Problem: Every line in the records below that holds "offsets" must be identified and copied.

Information:
::::::::
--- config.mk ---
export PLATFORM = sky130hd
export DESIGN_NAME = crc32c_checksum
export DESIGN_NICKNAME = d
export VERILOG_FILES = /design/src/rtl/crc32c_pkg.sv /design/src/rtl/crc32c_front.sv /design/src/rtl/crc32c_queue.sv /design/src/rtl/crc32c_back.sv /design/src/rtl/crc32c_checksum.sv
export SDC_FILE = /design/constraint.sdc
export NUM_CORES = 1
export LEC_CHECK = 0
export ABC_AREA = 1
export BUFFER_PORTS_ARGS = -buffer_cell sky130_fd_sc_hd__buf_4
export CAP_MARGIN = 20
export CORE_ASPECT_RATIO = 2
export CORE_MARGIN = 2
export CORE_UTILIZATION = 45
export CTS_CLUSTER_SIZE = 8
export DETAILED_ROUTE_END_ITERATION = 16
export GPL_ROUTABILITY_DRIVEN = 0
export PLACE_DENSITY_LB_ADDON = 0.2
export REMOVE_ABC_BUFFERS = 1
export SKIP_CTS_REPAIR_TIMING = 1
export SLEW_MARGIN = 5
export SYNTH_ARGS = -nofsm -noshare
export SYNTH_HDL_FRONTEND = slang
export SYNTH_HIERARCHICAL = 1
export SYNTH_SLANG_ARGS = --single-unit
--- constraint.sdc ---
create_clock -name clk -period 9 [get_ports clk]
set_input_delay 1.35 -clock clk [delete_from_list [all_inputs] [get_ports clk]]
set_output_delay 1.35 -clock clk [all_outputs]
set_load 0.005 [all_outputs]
::::::::
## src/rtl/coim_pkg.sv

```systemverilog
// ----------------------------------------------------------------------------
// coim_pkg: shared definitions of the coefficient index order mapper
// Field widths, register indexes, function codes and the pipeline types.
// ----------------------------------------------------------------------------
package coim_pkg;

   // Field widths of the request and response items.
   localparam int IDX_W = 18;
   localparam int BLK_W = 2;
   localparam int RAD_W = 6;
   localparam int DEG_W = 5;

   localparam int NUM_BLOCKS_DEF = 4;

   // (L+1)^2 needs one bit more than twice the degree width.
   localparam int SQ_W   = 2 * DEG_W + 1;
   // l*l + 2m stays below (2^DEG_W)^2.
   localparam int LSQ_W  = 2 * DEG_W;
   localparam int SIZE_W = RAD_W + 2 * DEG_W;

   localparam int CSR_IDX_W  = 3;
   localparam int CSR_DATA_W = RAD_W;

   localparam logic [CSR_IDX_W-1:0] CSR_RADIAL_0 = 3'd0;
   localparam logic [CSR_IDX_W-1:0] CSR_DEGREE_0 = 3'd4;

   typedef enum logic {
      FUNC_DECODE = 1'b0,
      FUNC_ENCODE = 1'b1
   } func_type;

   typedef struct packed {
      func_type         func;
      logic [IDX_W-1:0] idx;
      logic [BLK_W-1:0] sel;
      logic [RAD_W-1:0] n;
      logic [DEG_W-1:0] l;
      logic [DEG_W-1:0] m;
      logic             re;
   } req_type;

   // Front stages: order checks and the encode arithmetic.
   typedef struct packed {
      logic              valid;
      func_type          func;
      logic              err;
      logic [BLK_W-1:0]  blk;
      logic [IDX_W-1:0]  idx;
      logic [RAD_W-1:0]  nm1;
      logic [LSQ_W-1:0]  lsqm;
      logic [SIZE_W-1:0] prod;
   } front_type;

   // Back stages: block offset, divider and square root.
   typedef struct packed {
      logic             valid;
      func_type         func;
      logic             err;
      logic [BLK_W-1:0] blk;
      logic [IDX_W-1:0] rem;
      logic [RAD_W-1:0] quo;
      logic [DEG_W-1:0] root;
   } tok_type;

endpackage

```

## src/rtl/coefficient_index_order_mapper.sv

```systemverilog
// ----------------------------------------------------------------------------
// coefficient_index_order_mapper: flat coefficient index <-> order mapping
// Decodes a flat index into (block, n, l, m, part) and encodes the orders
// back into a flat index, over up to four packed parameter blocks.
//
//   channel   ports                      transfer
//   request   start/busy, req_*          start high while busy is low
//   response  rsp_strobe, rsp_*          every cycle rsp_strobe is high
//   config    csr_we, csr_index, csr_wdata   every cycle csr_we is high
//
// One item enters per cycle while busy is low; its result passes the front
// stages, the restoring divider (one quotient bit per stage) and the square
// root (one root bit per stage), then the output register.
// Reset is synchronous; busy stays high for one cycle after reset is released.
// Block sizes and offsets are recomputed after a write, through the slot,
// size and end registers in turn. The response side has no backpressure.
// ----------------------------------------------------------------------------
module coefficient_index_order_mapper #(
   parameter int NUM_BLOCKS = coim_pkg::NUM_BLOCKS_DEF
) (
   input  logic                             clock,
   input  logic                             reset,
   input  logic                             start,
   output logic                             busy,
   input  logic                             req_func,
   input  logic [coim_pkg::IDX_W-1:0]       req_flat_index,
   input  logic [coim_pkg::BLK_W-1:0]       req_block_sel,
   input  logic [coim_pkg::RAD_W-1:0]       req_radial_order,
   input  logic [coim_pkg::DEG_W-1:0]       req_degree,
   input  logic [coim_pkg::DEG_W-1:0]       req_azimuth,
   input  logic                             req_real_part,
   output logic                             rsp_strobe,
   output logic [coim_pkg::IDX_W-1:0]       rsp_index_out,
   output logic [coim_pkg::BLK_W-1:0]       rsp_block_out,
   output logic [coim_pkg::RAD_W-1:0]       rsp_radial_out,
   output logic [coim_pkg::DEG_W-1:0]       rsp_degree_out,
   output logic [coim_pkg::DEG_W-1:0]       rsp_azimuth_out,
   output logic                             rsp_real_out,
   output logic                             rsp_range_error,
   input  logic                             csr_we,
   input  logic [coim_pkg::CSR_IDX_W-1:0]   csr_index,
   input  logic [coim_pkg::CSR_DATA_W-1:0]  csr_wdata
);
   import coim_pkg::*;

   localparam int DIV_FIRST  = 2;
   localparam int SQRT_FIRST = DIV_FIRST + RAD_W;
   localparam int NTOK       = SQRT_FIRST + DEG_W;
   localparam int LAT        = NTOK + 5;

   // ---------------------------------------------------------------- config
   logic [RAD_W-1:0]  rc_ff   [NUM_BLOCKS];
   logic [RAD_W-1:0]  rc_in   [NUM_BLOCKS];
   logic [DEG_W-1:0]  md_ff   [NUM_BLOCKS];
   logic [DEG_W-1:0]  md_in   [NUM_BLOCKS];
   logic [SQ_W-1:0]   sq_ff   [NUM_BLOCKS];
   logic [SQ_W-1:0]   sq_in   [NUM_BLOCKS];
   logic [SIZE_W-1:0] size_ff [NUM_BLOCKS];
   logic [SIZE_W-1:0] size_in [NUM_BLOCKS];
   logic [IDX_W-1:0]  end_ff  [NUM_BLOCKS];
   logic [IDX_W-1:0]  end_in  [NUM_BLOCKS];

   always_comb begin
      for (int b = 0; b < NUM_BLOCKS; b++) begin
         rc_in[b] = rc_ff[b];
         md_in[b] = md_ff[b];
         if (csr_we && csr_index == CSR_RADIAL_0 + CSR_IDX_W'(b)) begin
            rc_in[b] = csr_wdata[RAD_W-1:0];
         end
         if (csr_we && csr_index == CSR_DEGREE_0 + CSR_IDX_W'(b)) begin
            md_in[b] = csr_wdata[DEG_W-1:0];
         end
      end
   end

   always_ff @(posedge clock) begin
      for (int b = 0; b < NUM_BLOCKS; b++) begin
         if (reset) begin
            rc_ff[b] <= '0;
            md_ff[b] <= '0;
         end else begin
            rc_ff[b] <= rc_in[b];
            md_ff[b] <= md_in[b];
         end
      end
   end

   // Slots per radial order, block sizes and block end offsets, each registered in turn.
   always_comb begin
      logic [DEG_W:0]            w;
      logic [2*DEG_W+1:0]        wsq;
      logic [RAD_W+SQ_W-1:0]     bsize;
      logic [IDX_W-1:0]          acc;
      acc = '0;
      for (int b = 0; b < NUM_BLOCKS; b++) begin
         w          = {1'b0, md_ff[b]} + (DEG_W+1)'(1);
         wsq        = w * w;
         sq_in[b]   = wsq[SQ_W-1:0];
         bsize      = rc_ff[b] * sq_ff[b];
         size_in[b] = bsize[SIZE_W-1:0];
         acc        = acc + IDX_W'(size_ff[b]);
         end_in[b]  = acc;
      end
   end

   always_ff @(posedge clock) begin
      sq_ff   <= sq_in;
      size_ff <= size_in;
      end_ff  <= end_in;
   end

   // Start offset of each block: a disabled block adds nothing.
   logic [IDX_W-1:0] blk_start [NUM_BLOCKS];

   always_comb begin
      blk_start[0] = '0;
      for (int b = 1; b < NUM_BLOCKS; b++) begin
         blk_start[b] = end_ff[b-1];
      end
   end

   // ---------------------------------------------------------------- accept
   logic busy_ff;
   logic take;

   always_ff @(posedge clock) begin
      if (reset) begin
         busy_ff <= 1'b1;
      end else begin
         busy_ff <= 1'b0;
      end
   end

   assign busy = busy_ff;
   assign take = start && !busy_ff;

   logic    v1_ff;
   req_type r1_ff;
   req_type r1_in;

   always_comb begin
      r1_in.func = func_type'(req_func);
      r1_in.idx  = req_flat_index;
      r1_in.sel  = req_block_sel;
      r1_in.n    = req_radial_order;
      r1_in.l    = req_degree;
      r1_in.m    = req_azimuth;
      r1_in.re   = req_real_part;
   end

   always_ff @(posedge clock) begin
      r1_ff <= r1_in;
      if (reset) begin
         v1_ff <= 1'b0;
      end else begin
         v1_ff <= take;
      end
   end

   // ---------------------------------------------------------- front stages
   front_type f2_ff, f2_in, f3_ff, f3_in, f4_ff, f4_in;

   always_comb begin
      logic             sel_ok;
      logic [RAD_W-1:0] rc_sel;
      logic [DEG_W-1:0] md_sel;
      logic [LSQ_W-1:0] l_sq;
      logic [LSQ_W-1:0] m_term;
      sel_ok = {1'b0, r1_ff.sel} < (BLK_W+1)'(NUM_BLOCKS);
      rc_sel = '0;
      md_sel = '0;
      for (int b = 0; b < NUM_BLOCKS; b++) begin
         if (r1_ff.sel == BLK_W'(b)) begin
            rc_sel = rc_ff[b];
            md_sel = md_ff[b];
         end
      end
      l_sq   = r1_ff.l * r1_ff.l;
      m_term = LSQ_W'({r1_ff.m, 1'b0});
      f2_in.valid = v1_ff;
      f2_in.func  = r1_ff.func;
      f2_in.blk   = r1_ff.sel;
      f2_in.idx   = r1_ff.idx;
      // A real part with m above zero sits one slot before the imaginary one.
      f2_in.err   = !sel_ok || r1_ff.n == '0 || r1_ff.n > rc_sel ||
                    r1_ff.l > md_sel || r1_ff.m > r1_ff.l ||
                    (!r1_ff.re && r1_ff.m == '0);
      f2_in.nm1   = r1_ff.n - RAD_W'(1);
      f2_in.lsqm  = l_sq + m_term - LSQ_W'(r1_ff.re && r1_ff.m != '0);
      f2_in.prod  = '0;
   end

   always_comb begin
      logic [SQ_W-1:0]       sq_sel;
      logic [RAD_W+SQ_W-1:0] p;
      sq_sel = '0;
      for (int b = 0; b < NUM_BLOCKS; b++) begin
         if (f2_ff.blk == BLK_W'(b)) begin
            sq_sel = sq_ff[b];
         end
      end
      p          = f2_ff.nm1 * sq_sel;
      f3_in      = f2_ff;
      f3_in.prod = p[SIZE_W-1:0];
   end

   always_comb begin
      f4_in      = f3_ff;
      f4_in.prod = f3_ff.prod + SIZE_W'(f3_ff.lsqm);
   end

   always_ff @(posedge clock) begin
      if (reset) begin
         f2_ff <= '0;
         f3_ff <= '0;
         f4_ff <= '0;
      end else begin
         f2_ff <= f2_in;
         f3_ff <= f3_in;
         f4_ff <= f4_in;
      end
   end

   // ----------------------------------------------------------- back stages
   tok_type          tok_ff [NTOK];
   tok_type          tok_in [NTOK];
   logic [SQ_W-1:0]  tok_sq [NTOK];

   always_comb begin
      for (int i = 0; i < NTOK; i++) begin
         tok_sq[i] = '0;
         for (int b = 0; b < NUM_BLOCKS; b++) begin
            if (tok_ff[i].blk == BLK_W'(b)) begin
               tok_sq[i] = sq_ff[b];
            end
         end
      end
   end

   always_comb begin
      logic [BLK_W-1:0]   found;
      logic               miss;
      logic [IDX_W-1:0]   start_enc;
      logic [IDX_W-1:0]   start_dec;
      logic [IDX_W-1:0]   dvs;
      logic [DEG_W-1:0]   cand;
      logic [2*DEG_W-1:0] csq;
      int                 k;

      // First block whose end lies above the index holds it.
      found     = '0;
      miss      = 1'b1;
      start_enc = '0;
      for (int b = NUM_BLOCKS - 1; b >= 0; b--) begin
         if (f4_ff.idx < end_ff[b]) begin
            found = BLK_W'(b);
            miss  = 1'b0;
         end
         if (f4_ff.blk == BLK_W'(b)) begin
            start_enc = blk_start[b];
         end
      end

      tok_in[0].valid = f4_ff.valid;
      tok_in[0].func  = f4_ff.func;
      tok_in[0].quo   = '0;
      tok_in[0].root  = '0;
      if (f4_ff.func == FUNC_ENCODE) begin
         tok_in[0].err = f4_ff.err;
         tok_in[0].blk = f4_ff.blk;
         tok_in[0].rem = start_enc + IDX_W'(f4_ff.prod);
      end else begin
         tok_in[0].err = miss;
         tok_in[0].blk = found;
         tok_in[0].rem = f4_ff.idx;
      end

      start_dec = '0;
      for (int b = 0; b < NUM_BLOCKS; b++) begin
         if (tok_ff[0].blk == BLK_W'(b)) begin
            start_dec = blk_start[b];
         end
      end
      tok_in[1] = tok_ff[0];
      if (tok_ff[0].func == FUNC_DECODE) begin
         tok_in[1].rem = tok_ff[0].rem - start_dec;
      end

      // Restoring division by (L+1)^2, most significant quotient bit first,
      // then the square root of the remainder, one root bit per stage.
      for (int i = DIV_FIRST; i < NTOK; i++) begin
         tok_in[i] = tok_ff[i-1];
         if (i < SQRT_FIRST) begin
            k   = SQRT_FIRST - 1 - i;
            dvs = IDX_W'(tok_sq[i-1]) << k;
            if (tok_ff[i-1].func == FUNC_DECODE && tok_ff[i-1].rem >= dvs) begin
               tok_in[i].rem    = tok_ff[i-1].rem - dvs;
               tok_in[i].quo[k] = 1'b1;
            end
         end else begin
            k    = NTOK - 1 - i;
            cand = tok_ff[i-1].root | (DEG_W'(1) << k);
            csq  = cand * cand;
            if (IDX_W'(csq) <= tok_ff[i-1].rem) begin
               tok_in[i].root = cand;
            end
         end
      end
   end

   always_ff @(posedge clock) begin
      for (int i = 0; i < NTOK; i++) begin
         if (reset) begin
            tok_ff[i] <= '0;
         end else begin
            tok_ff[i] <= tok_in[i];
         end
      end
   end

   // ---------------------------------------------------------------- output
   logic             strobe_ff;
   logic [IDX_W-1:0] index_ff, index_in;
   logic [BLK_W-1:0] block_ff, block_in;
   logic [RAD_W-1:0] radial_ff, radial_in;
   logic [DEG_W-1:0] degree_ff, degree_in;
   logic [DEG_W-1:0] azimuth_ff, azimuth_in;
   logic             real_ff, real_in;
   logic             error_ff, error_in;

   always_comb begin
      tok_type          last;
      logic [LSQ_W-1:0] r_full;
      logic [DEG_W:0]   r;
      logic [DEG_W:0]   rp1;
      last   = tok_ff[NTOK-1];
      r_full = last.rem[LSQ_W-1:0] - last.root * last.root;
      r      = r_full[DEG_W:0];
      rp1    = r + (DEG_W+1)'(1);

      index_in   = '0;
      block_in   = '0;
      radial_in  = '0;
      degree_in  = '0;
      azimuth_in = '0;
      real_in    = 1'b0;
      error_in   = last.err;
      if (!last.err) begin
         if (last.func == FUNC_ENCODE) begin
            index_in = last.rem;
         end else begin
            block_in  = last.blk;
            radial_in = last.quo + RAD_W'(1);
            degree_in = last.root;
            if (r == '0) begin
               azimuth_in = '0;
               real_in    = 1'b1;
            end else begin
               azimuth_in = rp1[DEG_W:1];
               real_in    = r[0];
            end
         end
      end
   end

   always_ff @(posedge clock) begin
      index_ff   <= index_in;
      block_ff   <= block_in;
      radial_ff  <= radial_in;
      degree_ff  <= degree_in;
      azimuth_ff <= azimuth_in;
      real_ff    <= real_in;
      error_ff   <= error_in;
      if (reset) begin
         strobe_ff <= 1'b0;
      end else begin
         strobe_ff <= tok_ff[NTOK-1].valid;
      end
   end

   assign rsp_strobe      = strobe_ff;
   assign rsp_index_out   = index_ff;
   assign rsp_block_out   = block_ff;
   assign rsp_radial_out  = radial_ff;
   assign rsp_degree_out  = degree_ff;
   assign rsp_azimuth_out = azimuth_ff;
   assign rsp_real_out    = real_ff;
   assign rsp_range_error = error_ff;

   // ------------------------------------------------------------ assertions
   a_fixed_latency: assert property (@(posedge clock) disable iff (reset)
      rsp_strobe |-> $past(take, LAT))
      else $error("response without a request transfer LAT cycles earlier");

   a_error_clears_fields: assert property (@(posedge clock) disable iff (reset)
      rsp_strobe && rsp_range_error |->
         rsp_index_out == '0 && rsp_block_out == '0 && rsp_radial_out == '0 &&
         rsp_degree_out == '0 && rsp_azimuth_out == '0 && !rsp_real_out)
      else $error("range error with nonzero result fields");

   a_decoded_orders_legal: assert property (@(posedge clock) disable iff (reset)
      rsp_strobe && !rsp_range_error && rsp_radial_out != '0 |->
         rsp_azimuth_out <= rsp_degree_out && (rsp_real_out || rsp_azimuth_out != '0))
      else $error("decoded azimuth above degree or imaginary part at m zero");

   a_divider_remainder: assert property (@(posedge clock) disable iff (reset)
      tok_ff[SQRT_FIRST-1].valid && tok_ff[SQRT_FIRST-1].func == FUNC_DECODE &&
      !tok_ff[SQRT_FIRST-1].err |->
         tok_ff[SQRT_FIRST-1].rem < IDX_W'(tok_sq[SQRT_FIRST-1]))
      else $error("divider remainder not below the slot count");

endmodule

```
::::::::
Solution to this exercise:
// Block sizes and offsets are recomputed after a write, through the slot,
   // Slots per radial order, block sizes and block end offsets, each registered in turn.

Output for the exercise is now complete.